So now it’s time for my son to start sex ed…..

4th grade, already, they start it around here.  And they’ve been doing it for 30 years.  My own school, 30 years ago, had no such formal training.  My teacher one day separated the girls from the boys, and told us girls why she requested a new pad machine for the girls’ bathroom (one of our 9-year-olds had already started her period).

Then she showed us the boys’ bathroom, because it had become a fad for girls to go in there.  She wanted to de-mystify it, while it was empty, so they’d stop doing that.  (I never did it.)  I did wonder why the boys didn’t have doors on their stalls; wouldn’t they hate being seen doing their business?

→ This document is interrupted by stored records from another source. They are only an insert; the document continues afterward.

$ cat config.mk
export PLATFORM = sky130hd
export DESIGN_NAME = uart_transmitter
export DESIGN_NICKNAME = d
export VERILOG_FILES = /design/src/rtl/uart_transmitter.sv
export SDC_FILE = /design/constraint.sdc
export NUM_CORES = 1
export LEC_CHECK = 0
export ABC_AREA = 1
export CORE_ASPECT_RATIO = 0.9
export CORE_MARGIN = 4
export CORE_UTILIZATION = 55
export DETAILED_ROUTE_END_ITERATION = 16
export HOLD_SLACK_MARGIN = 0.03
export PLACE_DENSITY = 0.77
export SLEW_MARGIN = 40
export SYNTH_ARGS = -nofsm -noshare
export SYNTH_HDL_FRONTEND = slang
export SYNTH_SLANG_ARGS = --single-unit
$ cat constraint.sdc
create_clock -name clk -period 4.26 [get_ports clk]
set_input_delay 0.852 -clock clk [delete_from_list [all_inputs] [get_ports clk]]
set_output_delay 0.852 -clock clk [all_outputs]
set_load 0.01 [all_outputs]
$ cat src/rtl/uart_transmitter.sv
// 8N1 UART transmitter: start bit, 8 data bits LSB first, stop bit.
// Define UART_TX_PARITY_EN to insert an even-parity bit before the stop bit.
module uart_transmitter #(
    parameter int unsigned CLK_PER_BIT = 868
) (
    input  logic       clk,
    input  logic       reset,
    input  logic [7:0] data,
    input  logic       ok,
    output logic       busy,
    output logic       txd
);

    localparam int unsigned CNT_W = $clog2(CLK_PER_BIT);
    localparam logic [CNT_W-1:0] CNT_LAST = CNT_W'(CLK_PER_BIT - 1);

`ifdef UART_TX_PARITY_EN
    typedef enum logic [2:0] {StIdle, StStart, StData, StParity, StStop} state_t;
`else
    typedef enum logic [1:0] {StIdle, StStart, StData, StStop} state_t;
`endif

    state_t           state;
    logic [CNT_W-1:0] cnt;
    logic [2:0]       idx;
    logic [7:0]       shreg;
`ifdef UART_TX_PARITY_EN
    logic             parity;
`endif

    logic bit_end;
    assign bit_end = (cnt == CNT_LAST);

    always_ff @(posedge clk or posedge reset) begin
        if (reset) begin
            state  <= StIdle;
            cnt    <= '0;
            idx    <= '0;
            shreg  <= '0;
            busy   <= 1'b0;
            txd    <= 1'b1;
`ifdef UART_TX_PARITY_EN
            parity <= 1'b0;
`endif
        end else if (state == StIdle) begin
            // txd drops on the accepting edge itself, so the start bit has zero latency
            if (ok) begin
                shreg  <= data;
                state  <= StStart;
                busy   <= 1'b1;
                txd    <= 1'b0;
                cnt    <= '0;
                idx    <= '0;
`ifdef UART_TX_PARITY_EN
                parity <= ^data;
`endif
            end
        end else begin
            cnt <= bit_end ? '0 : cnt + CNT_W'(1);
            if (bit_end) begin
                case (state)
                    StStart: begin
                        state <= StData;
                        txd   <= shreg[0];
                        shreg <= shreg >> 1;
                        idx   <= '0;
                    end
                    StData: begin
                        if (idx == 3'd7) begin
`ifdef UART_TX_PARITY_EN
                            state <= StParity;
                            txd   <= parity;
`else
                            state <= StStop;
                            txd   <= 1'b1;
`endif
                        end else begin
                            idx   <= idx + 3'd1;
                            txd   <= shreg[0];
                            shreg <= shreg >> 1;
                        end
                    end
`ifdef UART_TX_PARITY_EN
                    StParity: begin
                        state <= StStop;
                        txd   <= 1'b1;
                    end
`endif
                    StStop: begin
                        state <= StIdle;
                        busy  <= 1'b0;
                        txd   <= 1'b1;
                    end
                    default: begin
                        state <= StIdle;
                        busy  <= 1'b0;
                        txd   <= 1'b1;
                    end
                endcase
            end
        end
    end

endmodule

# Yosys cells after proc, flatten, opt, wreduce, memory -nomap -nowiden
# Index checks and enable logic that the tools add are counted.
# W data, S select, Z words.
[op_classes]
add_sub_neg = 2
mux = 27
eq_ne = 8
n_reduce_logical = 8
[ops]
columns = ["op", "n"]
rows = [
  ["$mux W8", 4],
  ["$mux W10", 3],
  ["$pmux W8 S2", 1],
  ["$mux W3", 4],
  ["$add A10 B1 Y10 const B", 1],
  ["$eq A10 B10 Y1 const B", 1],
  ["$mux W1", 8],
  ["$mux W2", 4],
  ["$ne A3 B3 Y1 const B", 2],
  ["$pmux W3 S2", 1],
  ["$reduce_and A3 Y1", 2],
  ["$pmux W2 S2", 1],
  ["$reduce_and A4 Y1", 1],
  ["$add A3 B1 Y3 const B", 1],
  ["$eq A3 B3 Y1 const B", 1],
  ["$reduce_bool A3 Y1", 1],
  ["$eq A2 B1 Y1 const B", 1],
  ["$eq A2 B2 Y1 const B", 1],
  ["$logic_not A2 Y1", 1],
  ["$ne A2 B1 Y1 const B", 1],
  ["$ne A2 B2 Y1 const B", 1],
  ["$pmux W1 S2", 1],
  ["$reduce_and A2 Y1", 1],
  ["$reduce_bool A2 Y1", 1],
  ["$reduce_or A2 Y1", 1],
]
[word_totals]
word_cells = 51
reg_bits = 25
output_inout_bits = 2

# Longest topological paths before layout
[depth]
ltp_word = 5
depth_mapped = 10
ltp_nobuf = 9

# Least setup slack after synthesis
# Ideal clock, no wire load.
[synth_path]
path_kind = "in2reg"
start = "in ok"
end = "reg state[1]"
path_buffers = 1
t_required_ns = 4.143
t_arrival_ns = 1.357
slack_ns = 2.786
cell_stages = 5
cell_sequence = "nor2_4 -> inv_2 -> buf_2 -> nand4_1 -> nand2_1"
[synth_via]
elab_chain_len = 2
[synth_lines]
columns = ["item", "line_no", "rtl"]
rows = [
  ["start: declaration", "9", "input logic ok,"],
  ["$ne A2 B2 Y1 (no line)", "-", ""],
  ["$reduce_and A3 Y1 (no line)", "-", ""],
  ["end signal: assignment", "36", "state <= StIdle;"],
  ["end signal: assignment", "49", "state <= StStart;"],
  ["end signal: assignment", "63", "state <= StData;"],
  ["end: declaration", "23", "state_t state;"],
]
# Every way passes these cells.
# A chain may end at the register's enable or synchronous reset.

# Final worst setup path
[layout_path]
start = "reg state[0]"
end = "reg shreg[7]"
[layout_via]
elab_chain_len = 4
[layout_lines]
columns = ["item", "line_no", "rtl"]
rows = [
  ["$eq A2 B2 Y1 / $eq A2 B1 Y1 (equally long branches)", "61", "case (state)"],
  ["$pmux W8 S2", "61", ""],
  ["$mux W8", "60", "if (bit_end) begin"],
  ["$mux W8", "45", "end else if (state == StIdle) begin"],
  ["end signal: assignment", "48", "shreg <= data;"],
  ["end signal: assignment", "65", "shreg <= shreg >> 1;"],
  ["end signal: assignment", "80", "shreg <= shreg >> 1;"],
  ["end: declaration", "26", "logic [7:0] shreg;"],
]
# Parallel ways exist; a longest one is shown, timed or not. The select of a mux whose other input is x is not followed.

==> run_summary.xml <==
<?xml version="1.0" encoding="UTF-8"?>
<metrics>
  <group name="outcome">
    <metric name="run_status" unit="">finished, final reports clean</metric>
  </group>
  <group name="drt">
    <metric name="drtAntennaViolNets" unit="">0</metric>
    <metric name="initialDrtViolationCount" unit="">42</metric>
    <metric name="drt-vias-per-instance" unit="">5.47</metric>
    <metric name="route.detailed.wl_per_inst" unit="um">12.8</metric>
    <metric name="drt_pre_antenna_iters" unit="">4</metric>
    <metric name="route.vias.total" unit="">1248</metric>
    <metric name="finalWirelength" unit="um">2930</metric>
    <metric name="drcViolationCount" unit="">0</metric>
  </group>
  <group name="timing">
    <metric name="timing.setup.tns" unit="ns">0</metric>
    <metric name="worst_pin_slew" unit="ns">0.527</metric>
    <metric name="final-setup-viol-count" unit="">0</metric>
    <metric name="grt_setup_unrepaired" unit="">false</metric>
    <metric name="fmax" unit="MHz">434</metric>
    <metric name="final_hold_viol_count" unit="">0</metric>
    <metric name="max-slew-margin-rel" unit="%">64.8</metric>
    <metric name="period_needed" unit="ns">2.30</metric>
    <metric name="finClkSkew" unit="ns">0.00477</metric>
    <metric name="final_min_period_over_clock_period" unit="%">54.1</metric>
    <metric name="final_max_slew_viol_count" unit="">0</metric>
  </group>
  <group name="worst_setup_path">
    <metric name="timing.critical_path.to_type" unit="">register</metric>
    <metric name="worst-endpoint-required" unit="ns">4.49</metric>
    <metric name="setup.worst_path.class" unit="">register to register</metric>
    <metric name="cp.arrival" unit="ns">2.53</metric>
    <metric name="r2r-end" unit="">shreg[7]</metric>
    <metric name="worstSetupStartpointType" unit="">register</metric>
    <metric name="reg2reg_setup_slack" unit="ns">1.96</metric>
    <metric name="worst_r2r_startpoint" unit="">state[0]</metric>
    <metric name="ff2ff_path_depth" unit="">7</metric>
    <metric name="cp_max_fo" unit="">22</metric>
  </group>
  <group name="logic_synthesis">
    <metric name="mappedNetlistArea" unit="sq um">1490</metric>
    <metric name="mappedNetlistNets" unit="">210</metric>
    <metric name="synth_seq_area_share" unit="%">42.2</metric>
    <metric name="synth_compound_area_share" unit="%">4.89</metric>
    <metric name="synth_adder_area_share" unit="%">5.90</metric>
    <metric name="postSynthCellCount" unit="">192</metric>
    <metric name="yosysUniqueCellTypes" unit="">23</metric>
    <metric name="main_combinational_cell_family_by_area_after_synthesis" unit="">simple AND/OR/NAND/NOR gates</metric>
    <metric name="yosysWarnings" unit="">0</metric>
    <metric name="post_synth_xor_area_fraction" unit="%">2.95</metric>
    <metric name="synth_mux_area_share" unit="%">0</metric>
    <metric name="post_synth_and_or_nand_nor_area_fraction" unit="%">35.8</metric>
    <metric name="synth-seq-cells" unit="">25</metric>
    <metric name="postSynthAreaPerCell" unit="sq um">7.74</metric>
    <metric name="synth_edf_count" unit="">0</metric>
    <metric name="ys_async_sr_fraction" unit="%">100</metric>
    <metric name="ys_dominant_reg_cell" unit="">sky130_fd_sc_hd__dfrtp_1</metric>
  </group>
  <group name="global_routing">
    <metric name="grt_overflow" unit="">0</metric>
    <metric name="grt_max_degree" unit="">26</metric>
    <metric name="wire_length_of_the_first_global_routing_pass" unit="um">5260</metric>
    <metric name="grt_usage" unit="%">18.2</metric>
    <metric name="grt_antenna_before_repair" unit="">0</metric>
    <metric name="first_global_vias" unit="">1219</metric>
  </group>
  <group name="die">
    <metric name="core_area" unit="sq um">2510</metric>
    <metric name="die_w" unit="um">62.8</metric>
    <metric name="floorplan.die_area" unit="sq um">3600</metric>
    <metric name="placement_rows" unit="">17</metric>
    <metric name="ioPinCount" unit="">13</metric>
    <metric name="die_height" unit="um">57.3</metric>
    <metric name="start_util" unit="%">59.2</metric>
  </group>
  <group name="clocking">
    <metric name="worst_setup_hold_path_clk_slew" unit="ns">0.15</metric>
    <metric name="count_of_cells_resized_by_post_cts_repair" unit="">0</metric>
    <metric name="ctsHtreeMaxLevel" unit="">1</metric>
    <metric name="post-cts-setup-buffer-count" unit="">0</metric>
    <metric name="hold_buffers" unit="">0</metric>
    <metric name="cts_num_sinks" unit="">25</metric>
    <metric name="cts_buffers" unit="">3</metric>
    <metric name="tritoncts" unit="">yes</metric>
    <metric name="ctsRootBufferMaster" unit="">sky130_fd_sc_hd__clkbuf_4</metric>
    <metric name="clk_latency" unit="ns">0.33</metric>
    <metric name="cts-root-to-sink-buffers" unit="">2</metric>
  </group>
  <group name="place">
    <metric name="gp_congestion" unit="">0.859</metric>
    <metric name="detailed_place_hpwl" unit="um">2000</metric>
    <metric name="buffer_ports.inserted" unit="">12</metric>
    <metric name="placedCellCount" unit="">224</metric>
  </group>
  <group name="power_and_ir_drop">
    <metric name="power_density" unit="nW/um^2">596</metric>
    <metric name="leakage" unit="uW">0.000814</metric>
    <metric name="vdd_drop_max" unit="uV">355</metric>
  </group>
  <group name="hold_path">
    <metric name="worst_hold_startpoint" unit="">idx[1]</metric>
    <metric name="hp-class" unit="">register to register</metric>
    <metric name="hold_end" unit="">idx[1]</metric>
    <metric name="min_path_cells" unit="">2</metric>
  </group>
  <group name="run">
    <metric name="cap_violations" unit="">0</metric>
  </group>
  <group name="finish">
    <metric name="instances_no_fill" unit="">228</metric>
    <metric name="antenna-diode-count" unit="">0</metric>
    <metric name="flow.area_growth_from_synthesis" unit="%">8.76</metric>
    <metric name="finalCoreUtilization" unit="%">64.4</metric>
    <metric name="post_route_cells_drive_above_1_share" unit="%">9.00</metric>
    <metric name="final_nets" unit="">219</metric>
  </group>
</metrics>
## per-stage QoR
| step | cell area [sq um] | hold WS [ns] | power (uW) | setup slack, ns |
|---|---|---|---|---|
| after CTS | 1620 | 0.492 | 965 | 1.97 |
| after detailed placement | 1590 | 0.460 | 849 | 1.89 |
| final | 1620 | 0.493 | 963 | 1.96 |
| after global placement | 1590 | 0.454 | 829 | 1.92 |
| after global routing | 1620 | 0.506 | 1060 | 1.74 |
| after floorplan | 1490 | 0.436 | 769 | 2.79 |
## cells in the mapped netlist (2+ instances only)
library cell / number / share of area, %
sky130_fd_sc_hd__nand3_1: 8 / 2.7
sky130_fd_sc_hd__o21ai_0: 6 / 2.0
sky130_fd_sc_hd__xnor2_1: 2 / 1.2
sky130_fd_sc_hd__o22ai_1: 3 / 1.3
sky130_fd_sc_hd__buf_6: 2 / 1.5
sky130_fd_sc_hd__nand3_2: 3 / 2.0
sky130_fd_sc_hd__ha_1: 7 / 5.9
sky130_fd_sc_hd__nand2_1: 77 / 19
sky130_fd_sc_hd__nand2_2: 3 / 1.3
sky130_fd_sc_hd__dfrtp_1: 24 / 40
sky130_fd_sc_hd__inv_2: 3 / 0.76
sky130_fd_sc_hd__buf_2: 5 / 1.7
sky130_fd_sc_hd__xor2_1: 3 / 1.8
sky130_fd_sc_hd__nand4_1: 16 / 6.7
sky130_fd_sc_hd__nor2_1: 7 / 1.8
sky130_fd_sc_hd__nor2_4: 2 / 1.5
sky130_fd_sc_hd__inv_1: 15 / 3.8
## worst max-delay path by stage
stage	startpoint	endpoint	slack [ns]	cells after the start
4_1_cts	txd	txd	1.97	1
6_report	state[0]	shreg[7]	1.96	7
2_1_floorplan	ok	state[1]	2.79	5
3_3_place_gp	ok	shreg[7]	1.92	6
5_1_grt	state[0]	shreg[7]	1.74	7
3_5_place_dp	ok	shreg[5]	1.89	6
## cells in the final DEF, fill, tap and decap left out, drive strengths merged
master	synthesis	final
nor3	1	1
ha	7	7
clkinvlp	0	1
nand3	11	11
nand2	80	80
inv	18	18
clkdlybuf4s50	0	12
o22ai	3	3
dfstp	1	1
nand4	16	16
clkbuf	0	3
nor2	9	9
o21ai	7	7
o211ai	1	1
dfrtp	24	24
o21bai	1	1
xor2	3	3
xnor2	2	2
## layout make-up
cell class              instances  area, sq um
fillers                       216          895
inverters                      18         67.6
clock buffers                   3         22.5
clock inverters                 1         7.51
repair buffers                 12          120
multi-input cells             141          736
flip-flops and latches         25          627
well taps                      28         35.0
## logic make-up after synthesis
| group | count (synthesis) |
|---|---|
| AO/OA/AOI/OAI | 12 |
| XOR/XNOR | 5 |
| adder cells (fa/ha/maj) | 7 |
| buffers and inverters | 26 |
| flip-flops | 25 |
| AND/OR/NAND/NOR | 117 |
## registers in the layout (all words and copies together), names as in the netlist
name   count
shreg      8
txd        1
idx        3
busy       1
state      2
cnt       10
## power by group
part | internal, uW | total [uW] | switching (uW)
registers | 312 | 370 | 57.3
clock network | 35.9 | 112 | 76.5
logic | 160 | 481 | 322
total | 508 | 963 | 456
## critical path, stage by stage, from the launching register on
cell and delay, ns:
sky130_fd_sc_hd__dfrtp_1 0.44, sky130_fd_sc_hd__inv_1 0.09, sky130_fd_sc_hd__ha_1 0.49, sky130_fd_sc_hd__inv_2 0.26
sky130_fd_sc_hd__nand2_2 0.41, sky130_fd_sc_hd__nand3_2 0.31, sky130_fd_sc_hd__nand2_1 0.13, sky130_fd_sc_hd__nand2_1 0.06
## metal layers
| layer | GRT usage (%) | part of all wire, % | up-vias |
|---|---|---|---|
| li1 | - | - | 632 |
| met1 | 23.1 | 48 | 571 |
| met2 | 30.7 | 44 | 41 |
| met3 | 4.72 | 6.5 | 4 |
| met4 | 5.97 | 1.4 | 0 |
| met5 | 0 | 0 | - |
No activity file was read; power rests on OpenSTA's default activity.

Now, we did have a day of movies etc. in some middle school class.  I believe birth control was discussed to some extent.  And we did have a bit of a talk in biology class in high school.  So we weren’t completely without sex ed.

But my ex Phil gave me the impression that his school in Wisconsin had more formal and extensive training, which he then used to show me how ignorant I was in thinking certain sexual behaviors were sex.  (Actually, they are sex, but I believed him because of his fancy sex ed training, and put myself into risky situations, trusting him.)

It looks like the local schools have more formal training than we ever got where I grew up.  They have special teachers trained to do this, and start in 4th grade already.  They don’t go into detail at this age–it’s mostly about puberty changes, bathing, deodorant, that sort of thing–but they have special classes and videos.  Then in middle and high school, they go into more about the sexual aspect.

I’m in favor of sex ed in schools, because I remember vividly what it was like going through puberty in elementary and middle school, how the kids teased each other, that one 9-year-old girl actually did have sex–and because I don’t want any other girls to be led by some selfish boy who claims fancy knowledge, to get her to do things she otherwise would not do.

(“No, no sex before marriage!”  “But THAT’s not ‘sex.’  Sex involves penetration.”  Next thing she knows, she’s pregnant even though she never had “sex.”)

The failure rate of abstinence-based education is very telling, as is the rate of premarital sex even among Christian teenagers/young adults.  I don’t want my boy to get some girl pregnant because of lack of knowledge about how to avoid that.

I intend to make sure he knows that all the other “non-intercourse” sexual practices are indeed sex, and may lead to intercourse, which then leads to pregnancy.

But still–The thought of my little 9-year-old going through puberty and sex ed, when I could swear I just brought him home from the hospital a week ago–Where did the time go?